=== Begin Enclosure ===
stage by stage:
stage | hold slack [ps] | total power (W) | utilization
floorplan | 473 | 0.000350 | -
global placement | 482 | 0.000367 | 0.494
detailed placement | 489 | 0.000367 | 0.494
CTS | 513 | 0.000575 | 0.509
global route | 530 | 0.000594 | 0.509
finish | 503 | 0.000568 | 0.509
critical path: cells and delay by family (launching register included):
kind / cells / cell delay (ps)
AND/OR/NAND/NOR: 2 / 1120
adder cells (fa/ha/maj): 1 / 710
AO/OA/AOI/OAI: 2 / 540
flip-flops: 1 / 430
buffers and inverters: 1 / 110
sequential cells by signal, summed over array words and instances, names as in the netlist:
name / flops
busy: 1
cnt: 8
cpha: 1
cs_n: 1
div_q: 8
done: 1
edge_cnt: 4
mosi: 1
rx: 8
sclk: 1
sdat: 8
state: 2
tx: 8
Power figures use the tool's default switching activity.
=== End Enclosure ===
=== Begin Enclosure ===
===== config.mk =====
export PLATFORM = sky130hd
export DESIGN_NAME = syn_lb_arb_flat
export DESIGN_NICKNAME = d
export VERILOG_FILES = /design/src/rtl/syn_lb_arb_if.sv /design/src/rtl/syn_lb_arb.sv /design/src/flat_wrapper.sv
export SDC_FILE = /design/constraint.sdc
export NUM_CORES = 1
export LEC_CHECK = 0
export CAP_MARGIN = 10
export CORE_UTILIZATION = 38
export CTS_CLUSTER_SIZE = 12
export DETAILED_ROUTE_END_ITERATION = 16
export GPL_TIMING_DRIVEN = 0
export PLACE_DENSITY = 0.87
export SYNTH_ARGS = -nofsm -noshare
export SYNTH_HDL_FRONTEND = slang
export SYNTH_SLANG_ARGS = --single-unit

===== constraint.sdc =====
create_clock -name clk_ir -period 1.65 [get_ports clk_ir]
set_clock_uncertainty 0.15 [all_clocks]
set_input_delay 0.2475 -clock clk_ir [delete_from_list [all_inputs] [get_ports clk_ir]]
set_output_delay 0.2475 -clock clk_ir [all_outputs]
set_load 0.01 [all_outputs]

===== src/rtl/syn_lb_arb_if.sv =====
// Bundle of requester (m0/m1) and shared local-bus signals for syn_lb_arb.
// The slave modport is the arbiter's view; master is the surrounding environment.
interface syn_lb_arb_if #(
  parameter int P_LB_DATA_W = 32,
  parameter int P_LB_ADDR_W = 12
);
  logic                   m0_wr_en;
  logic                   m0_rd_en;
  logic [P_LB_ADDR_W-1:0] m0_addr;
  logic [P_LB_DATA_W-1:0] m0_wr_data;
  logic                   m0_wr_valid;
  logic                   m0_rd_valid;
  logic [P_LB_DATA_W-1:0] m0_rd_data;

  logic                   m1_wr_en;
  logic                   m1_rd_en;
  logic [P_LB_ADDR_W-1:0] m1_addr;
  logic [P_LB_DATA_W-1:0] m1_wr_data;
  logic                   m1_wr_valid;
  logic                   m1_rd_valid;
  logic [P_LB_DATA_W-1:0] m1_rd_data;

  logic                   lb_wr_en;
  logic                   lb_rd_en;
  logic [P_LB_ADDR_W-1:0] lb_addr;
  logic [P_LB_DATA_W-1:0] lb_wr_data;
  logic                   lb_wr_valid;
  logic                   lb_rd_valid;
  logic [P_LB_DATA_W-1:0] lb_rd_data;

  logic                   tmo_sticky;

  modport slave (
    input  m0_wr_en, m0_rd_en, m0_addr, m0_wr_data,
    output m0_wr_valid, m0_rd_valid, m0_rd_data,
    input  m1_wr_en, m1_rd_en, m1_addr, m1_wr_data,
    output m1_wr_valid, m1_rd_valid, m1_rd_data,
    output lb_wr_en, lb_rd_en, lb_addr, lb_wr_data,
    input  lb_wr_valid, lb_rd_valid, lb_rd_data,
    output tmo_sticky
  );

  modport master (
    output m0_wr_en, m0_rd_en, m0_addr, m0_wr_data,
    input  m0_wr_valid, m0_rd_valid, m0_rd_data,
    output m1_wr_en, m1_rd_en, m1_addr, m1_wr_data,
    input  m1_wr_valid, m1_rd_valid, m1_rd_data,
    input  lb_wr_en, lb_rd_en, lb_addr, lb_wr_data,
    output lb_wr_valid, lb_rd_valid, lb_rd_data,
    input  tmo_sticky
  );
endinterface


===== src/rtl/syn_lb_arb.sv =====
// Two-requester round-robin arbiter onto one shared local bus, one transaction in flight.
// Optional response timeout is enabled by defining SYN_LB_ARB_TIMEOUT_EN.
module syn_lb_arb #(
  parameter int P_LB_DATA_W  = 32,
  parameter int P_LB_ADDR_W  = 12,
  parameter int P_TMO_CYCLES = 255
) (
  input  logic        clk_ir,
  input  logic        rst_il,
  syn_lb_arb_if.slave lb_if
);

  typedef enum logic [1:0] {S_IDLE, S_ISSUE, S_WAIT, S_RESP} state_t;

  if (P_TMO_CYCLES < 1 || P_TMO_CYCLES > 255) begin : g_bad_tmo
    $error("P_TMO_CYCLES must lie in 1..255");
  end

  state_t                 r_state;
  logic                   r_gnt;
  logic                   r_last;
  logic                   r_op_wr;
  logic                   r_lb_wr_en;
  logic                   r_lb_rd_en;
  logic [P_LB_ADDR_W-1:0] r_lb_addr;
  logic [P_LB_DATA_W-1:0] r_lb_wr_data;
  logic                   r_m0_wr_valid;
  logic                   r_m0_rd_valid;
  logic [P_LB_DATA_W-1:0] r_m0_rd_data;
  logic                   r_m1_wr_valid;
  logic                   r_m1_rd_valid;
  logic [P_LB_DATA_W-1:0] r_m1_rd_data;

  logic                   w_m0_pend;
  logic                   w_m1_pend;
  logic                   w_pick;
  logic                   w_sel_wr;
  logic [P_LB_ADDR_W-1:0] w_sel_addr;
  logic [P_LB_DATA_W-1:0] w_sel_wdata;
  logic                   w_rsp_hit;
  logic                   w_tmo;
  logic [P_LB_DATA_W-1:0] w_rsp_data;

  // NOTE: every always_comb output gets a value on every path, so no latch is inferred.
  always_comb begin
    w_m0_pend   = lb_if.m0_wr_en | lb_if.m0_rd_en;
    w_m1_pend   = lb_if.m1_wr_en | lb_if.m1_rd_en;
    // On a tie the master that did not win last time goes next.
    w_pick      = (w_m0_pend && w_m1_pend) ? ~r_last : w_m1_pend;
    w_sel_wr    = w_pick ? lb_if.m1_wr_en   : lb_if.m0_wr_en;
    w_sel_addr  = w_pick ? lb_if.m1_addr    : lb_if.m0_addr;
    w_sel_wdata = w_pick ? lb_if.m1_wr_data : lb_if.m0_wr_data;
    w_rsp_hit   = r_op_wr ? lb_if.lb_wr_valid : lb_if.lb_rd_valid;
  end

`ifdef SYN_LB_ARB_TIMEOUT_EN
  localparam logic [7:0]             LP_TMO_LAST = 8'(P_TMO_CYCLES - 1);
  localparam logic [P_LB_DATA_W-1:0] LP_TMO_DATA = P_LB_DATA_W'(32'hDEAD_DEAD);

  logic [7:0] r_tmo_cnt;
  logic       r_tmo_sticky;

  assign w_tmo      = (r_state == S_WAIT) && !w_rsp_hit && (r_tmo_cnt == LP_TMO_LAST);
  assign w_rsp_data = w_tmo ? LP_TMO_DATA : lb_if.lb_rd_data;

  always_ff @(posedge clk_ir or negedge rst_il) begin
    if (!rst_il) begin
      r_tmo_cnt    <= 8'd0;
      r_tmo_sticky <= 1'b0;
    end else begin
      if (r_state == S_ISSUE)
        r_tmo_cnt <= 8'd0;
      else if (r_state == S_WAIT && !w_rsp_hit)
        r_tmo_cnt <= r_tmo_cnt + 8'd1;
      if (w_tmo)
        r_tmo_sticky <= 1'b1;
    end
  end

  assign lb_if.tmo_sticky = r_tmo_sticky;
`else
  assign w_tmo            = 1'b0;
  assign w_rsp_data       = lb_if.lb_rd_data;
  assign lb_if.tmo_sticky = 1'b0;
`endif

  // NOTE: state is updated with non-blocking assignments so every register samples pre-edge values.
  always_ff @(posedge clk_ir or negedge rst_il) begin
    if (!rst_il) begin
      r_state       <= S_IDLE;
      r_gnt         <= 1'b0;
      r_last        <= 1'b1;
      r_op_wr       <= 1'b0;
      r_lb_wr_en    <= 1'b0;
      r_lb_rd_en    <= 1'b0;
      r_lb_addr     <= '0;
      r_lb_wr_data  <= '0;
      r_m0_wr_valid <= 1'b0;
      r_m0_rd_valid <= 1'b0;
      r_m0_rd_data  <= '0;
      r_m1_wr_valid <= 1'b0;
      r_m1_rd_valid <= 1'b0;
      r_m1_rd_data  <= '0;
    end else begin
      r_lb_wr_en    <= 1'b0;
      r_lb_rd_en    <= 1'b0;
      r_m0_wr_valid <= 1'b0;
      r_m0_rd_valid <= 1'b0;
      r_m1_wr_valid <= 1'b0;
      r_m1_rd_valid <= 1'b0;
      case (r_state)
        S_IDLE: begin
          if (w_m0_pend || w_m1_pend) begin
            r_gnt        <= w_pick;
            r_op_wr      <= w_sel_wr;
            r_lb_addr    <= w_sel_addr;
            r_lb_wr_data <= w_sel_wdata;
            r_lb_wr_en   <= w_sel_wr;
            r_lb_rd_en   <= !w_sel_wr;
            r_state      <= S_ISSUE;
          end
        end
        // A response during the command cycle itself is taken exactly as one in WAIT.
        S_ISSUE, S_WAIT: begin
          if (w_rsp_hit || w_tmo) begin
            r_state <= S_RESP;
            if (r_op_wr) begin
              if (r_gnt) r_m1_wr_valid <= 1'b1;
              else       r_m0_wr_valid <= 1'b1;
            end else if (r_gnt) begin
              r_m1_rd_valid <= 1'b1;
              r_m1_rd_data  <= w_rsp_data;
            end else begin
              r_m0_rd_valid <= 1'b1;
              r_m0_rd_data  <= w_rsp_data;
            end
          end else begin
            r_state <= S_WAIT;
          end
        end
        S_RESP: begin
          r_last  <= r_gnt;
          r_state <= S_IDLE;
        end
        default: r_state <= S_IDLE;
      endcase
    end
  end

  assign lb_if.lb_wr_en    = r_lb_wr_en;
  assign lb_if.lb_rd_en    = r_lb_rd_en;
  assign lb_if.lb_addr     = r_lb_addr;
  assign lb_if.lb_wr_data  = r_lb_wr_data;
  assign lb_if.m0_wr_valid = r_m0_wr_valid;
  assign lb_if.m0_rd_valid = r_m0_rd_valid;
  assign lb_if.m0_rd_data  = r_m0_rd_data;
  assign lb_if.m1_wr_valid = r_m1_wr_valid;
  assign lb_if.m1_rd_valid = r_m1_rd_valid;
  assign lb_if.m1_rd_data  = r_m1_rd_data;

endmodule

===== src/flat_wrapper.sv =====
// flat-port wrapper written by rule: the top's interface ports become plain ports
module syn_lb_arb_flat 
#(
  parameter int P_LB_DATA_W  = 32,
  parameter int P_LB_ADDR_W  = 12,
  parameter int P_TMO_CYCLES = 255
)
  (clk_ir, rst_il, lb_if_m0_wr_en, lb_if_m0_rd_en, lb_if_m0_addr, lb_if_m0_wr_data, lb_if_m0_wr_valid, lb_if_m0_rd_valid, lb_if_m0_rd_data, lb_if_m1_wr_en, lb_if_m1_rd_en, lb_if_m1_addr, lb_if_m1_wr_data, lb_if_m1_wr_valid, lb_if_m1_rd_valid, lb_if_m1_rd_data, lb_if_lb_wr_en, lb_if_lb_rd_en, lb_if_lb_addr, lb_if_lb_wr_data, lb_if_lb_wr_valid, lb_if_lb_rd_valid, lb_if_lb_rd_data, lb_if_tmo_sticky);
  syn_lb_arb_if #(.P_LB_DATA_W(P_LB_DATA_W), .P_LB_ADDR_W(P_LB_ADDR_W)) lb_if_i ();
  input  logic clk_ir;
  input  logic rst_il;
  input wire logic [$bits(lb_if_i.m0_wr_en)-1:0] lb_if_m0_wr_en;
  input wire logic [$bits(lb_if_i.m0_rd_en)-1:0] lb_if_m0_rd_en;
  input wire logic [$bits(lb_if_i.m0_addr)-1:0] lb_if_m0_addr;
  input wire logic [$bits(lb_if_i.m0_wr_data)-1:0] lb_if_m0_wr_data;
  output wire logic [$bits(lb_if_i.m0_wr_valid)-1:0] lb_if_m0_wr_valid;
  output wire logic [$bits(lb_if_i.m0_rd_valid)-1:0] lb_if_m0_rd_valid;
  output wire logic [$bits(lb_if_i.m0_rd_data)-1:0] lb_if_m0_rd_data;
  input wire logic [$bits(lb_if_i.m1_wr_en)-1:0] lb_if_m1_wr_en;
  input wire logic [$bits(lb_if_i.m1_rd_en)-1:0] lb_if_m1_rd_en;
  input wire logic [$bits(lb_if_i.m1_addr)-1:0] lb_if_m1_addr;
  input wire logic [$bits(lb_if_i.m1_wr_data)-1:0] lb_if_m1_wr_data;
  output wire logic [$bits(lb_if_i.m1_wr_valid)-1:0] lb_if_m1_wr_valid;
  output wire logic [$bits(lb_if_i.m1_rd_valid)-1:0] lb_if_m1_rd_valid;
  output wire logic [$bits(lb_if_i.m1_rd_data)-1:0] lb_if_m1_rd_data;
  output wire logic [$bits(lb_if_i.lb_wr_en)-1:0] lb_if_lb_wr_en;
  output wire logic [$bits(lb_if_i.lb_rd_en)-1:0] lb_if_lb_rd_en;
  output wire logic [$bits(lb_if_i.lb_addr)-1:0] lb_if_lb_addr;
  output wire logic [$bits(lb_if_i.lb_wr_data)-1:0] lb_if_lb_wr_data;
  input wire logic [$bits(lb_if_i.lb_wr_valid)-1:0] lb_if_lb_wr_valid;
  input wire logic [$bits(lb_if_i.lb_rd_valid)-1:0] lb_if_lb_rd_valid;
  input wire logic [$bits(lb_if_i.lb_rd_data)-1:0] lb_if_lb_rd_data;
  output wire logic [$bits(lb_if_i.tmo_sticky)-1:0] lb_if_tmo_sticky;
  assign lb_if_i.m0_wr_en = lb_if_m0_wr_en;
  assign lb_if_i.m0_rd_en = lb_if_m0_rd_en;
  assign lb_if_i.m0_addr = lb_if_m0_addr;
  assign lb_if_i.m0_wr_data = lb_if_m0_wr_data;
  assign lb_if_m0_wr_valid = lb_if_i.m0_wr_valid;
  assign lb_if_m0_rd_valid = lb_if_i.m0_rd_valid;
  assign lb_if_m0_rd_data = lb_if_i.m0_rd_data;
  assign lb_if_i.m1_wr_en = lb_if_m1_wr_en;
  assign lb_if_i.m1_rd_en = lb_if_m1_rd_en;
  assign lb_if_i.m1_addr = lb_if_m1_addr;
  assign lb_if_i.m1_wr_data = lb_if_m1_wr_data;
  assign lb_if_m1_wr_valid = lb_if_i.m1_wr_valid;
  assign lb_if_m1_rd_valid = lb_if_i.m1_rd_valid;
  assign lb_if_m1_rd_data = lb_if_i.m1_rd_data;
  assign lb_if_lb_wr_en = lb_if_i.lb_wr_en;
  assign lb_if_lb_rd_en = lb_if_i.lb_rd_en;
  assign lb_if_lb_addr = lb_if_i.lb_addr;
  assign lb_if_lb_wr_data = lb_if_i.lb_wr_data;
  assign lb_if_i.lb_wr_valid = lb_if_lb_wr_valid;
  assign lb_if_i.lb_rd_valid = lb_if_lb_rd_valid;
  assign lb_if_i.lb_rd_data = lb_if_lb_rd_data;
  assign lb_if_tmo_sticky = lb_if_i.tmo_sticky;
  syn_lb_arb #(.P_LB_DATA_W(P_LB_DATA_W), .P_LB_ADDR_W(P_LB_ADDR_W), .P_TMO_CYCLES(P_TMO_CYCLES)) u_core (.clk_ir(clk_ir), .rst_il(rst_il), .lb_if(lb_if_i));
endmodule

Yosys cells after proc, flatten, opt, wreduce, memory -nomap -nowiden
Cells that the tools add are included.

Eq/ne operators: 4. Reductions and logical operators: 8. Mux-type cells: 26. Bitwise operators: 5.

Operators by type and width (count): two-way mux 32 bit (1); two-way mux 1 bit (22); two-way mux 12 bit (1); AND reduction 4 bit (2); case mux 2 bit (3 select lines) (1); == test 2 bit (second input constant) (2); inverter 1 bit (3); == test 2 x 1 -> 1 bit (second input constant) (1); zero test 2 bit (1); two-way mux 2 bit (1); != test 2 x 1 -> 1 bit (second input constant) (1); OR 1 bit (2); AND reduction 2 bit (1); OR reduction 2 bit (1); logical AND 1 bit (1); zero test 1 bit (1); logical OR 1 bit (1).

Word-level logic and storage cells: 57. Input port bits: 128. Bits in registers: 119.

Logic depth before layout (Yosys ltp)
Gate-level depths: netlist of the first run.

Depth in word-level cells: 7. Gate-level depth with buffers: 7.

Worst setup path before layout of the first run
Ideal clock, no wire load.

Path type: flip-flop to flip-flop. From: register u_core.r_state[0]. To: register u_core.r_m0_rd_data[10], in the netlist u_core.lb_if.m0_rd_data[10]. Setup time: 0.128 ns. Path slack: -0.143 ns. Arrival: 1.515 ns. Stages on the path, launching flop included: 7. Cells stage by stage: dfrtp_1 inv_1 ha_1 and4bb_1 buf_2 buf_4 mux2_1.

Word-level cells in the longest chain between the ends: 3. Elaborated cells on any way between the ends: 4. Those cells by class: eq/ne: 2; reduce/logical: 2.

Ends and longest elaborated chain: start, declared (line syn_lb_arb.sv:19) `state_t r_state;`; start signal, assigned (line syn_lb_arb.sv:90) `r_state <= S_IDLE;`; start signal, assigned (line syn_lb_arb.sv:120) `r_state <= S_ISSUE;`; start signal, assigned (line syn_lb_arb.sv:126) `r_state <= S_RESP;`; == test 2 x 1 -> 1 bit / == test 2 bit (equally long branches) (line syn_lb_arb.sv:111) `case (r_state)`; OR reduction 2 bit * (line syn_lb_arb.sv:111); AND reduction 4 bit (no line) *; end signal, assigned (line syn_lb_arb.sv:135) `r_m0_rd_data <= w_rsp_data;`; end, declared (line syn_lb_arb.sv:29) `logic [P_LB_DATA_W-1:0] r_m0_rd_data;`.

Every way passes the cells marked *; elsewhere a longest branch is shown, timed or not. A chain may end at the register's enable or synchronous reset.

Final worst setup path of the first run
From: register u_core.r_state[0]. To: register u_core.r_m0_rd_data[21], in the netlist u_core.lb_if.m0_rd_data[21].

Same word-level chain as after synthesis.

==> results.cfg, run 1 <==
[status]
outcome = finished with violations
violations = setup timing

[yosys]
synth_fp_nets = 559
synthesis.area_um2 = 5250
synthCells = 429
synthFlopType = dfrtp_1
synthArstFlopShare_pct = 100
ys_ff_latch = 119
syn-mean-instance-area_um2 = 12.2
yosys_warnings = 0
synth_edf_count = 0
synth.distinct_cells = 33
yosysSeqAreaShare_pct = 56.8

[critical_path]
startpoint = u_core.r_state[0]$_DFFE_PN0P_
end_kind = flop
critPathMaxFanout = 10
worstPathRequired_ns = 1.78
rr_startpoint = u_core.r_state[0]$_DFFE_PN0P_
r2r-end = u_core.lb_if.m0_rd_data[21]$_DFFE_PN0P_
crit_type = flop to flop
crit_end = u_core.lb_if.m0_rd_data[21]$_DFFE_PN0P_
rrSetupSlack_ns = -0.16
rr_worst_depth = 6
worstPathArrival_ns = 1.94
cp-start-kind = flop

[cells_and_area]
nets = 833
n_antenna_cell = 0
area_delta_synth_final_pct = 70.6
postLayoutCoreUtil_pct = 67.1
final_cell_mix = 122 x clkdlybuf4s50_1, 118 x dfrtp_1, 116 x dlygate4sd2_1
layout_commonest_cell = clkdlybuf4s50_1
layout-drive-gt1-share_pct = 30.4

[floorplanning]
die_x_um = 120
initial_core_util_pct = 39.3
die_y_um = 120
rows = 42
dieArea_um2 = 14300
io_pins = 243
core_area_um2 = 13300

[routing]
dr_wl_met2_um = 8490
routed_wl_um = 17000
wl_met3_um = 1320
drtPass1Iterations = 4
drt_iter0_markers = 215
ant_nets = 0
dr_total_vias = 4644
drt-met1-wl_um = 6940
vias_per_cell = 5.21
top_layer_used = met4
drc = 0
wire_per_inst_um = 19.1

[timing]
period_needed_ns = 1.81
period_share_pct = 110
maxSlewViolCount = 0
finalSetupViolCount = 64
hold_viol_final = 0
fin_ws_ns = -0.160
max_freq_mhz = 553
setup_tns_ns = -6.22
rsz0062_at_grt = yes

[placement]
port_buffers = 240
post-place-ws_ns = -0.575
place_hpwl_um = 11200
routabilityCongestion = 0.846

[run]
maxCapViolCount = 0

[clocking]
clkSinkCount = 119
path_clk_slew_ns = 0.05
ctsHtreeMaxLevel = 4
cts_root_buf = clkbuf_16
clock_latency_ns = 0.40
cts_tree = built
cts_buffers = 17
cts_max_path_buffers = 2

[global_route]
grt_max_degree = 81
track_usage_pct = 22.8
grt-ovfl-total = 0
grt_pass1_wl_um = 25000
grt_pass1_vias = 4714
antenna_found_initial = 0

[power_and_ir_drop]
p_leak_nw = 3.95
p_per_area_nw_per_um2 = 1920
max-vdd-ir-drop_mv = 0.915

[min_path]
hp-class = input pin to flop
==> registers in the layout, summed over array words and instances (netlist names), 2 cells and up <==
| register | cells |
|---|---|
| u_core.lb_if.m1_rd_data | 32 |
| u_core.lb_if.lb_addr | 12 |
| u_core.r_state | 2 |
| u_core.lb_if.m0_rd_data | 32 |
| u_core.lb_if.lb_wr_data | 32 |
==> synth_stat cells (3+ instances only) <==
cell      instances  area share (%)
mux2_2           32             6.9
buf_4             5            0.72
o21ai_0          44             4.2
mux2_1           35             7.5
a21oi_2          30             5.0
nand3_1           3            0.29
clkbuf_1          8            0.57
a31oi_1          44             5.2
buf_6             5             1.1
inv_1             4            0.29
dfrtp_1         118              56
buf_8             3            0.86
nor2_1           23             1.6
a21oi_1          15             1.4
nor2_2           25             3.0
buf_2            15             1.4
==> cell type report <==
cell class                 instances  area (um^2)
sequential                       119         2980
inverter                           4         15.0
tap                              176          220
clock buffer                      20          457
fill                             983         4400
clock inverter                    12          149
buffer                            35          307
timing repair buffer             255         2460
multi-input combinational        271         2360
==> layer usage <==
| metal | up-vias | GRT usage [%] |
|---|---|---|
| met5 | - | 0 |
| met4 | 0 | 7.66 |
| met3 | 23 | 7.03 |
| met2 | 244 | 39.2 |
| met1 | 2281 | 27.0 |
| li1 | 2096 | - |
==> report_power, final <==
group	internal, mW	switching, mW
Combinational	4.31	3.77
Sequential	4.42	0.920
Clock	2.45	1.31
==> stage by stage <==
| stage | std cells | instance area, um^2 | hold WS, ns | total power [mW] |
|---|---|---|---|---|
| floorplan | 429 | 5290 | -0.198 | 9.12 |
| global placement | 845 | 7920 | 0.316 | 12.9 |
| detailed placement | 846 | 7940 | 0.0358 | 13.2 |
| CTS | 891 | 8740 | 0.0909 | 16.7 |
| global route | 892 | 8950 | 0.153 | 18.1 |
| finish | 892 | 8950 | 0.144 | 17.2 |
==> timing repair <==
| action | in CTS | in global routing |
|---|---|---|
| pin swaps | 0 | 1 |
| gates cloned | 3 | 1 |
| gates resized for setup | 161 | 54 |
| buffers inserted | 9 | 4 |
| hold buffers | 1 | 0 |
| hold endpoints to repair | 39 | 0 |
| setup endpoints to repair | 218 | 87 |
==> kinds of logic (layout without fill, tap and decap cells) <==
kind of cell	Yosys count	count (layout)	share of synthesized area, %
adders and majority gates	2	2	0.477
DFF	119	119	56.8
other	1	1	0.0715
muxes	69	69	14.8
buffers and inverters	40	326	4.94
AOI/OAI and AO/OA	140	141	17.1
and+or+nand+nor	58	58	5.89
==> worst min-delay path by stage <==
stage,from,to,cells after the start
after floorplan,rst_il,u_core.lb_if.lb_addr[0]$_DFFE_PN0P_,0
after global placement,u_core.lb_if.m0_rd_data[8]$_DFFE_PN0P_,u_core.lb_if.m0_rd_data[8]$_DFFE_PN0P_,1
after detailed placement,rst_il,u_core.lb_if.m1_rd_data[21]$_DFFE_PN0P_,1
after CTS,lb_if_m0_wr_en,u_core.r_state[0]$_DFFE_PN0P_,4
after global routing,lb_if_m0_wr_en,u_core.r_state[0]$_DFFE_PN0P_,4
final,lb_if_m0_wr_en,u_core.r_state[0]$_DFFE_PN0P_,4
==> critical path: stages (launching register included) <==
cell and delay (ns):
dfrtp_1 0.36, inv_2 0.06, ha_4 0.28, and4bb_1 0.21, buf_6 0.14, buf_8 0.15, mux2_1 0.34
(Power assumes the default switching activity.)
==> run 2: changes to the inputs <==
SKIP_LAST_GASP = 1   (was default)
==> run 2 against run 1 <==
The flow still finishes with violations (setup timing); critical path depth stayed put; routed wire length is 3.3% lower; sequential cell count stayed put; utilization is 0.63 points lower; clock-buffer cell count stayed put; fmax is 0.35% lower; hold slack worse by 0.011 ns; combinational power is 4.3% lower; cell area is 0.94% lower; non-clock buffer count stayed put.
=== End Enclosure ===
TASK STATEMENT →
Repeat the entries above verbatim, but only from the line that has "buffers and inverters: 1 / 110" down to the line that has "Power figures use", inclusive.

SOLUTION TO THIS PROBLEM →
buffers and inverters: 1 / 110
sequential cells by signal, summed over array words and instances, names as in the netlist:
name / flops
busy: 1
cnt: 8
cpha: 1
cs_n: 1
div_q: 8
done: 1
edge_cnt: 4
mosi: 1
rx: 8
sclk: 1
sdat: 8
state: 2
tx: 8
Power figures use the tool's default switching activity.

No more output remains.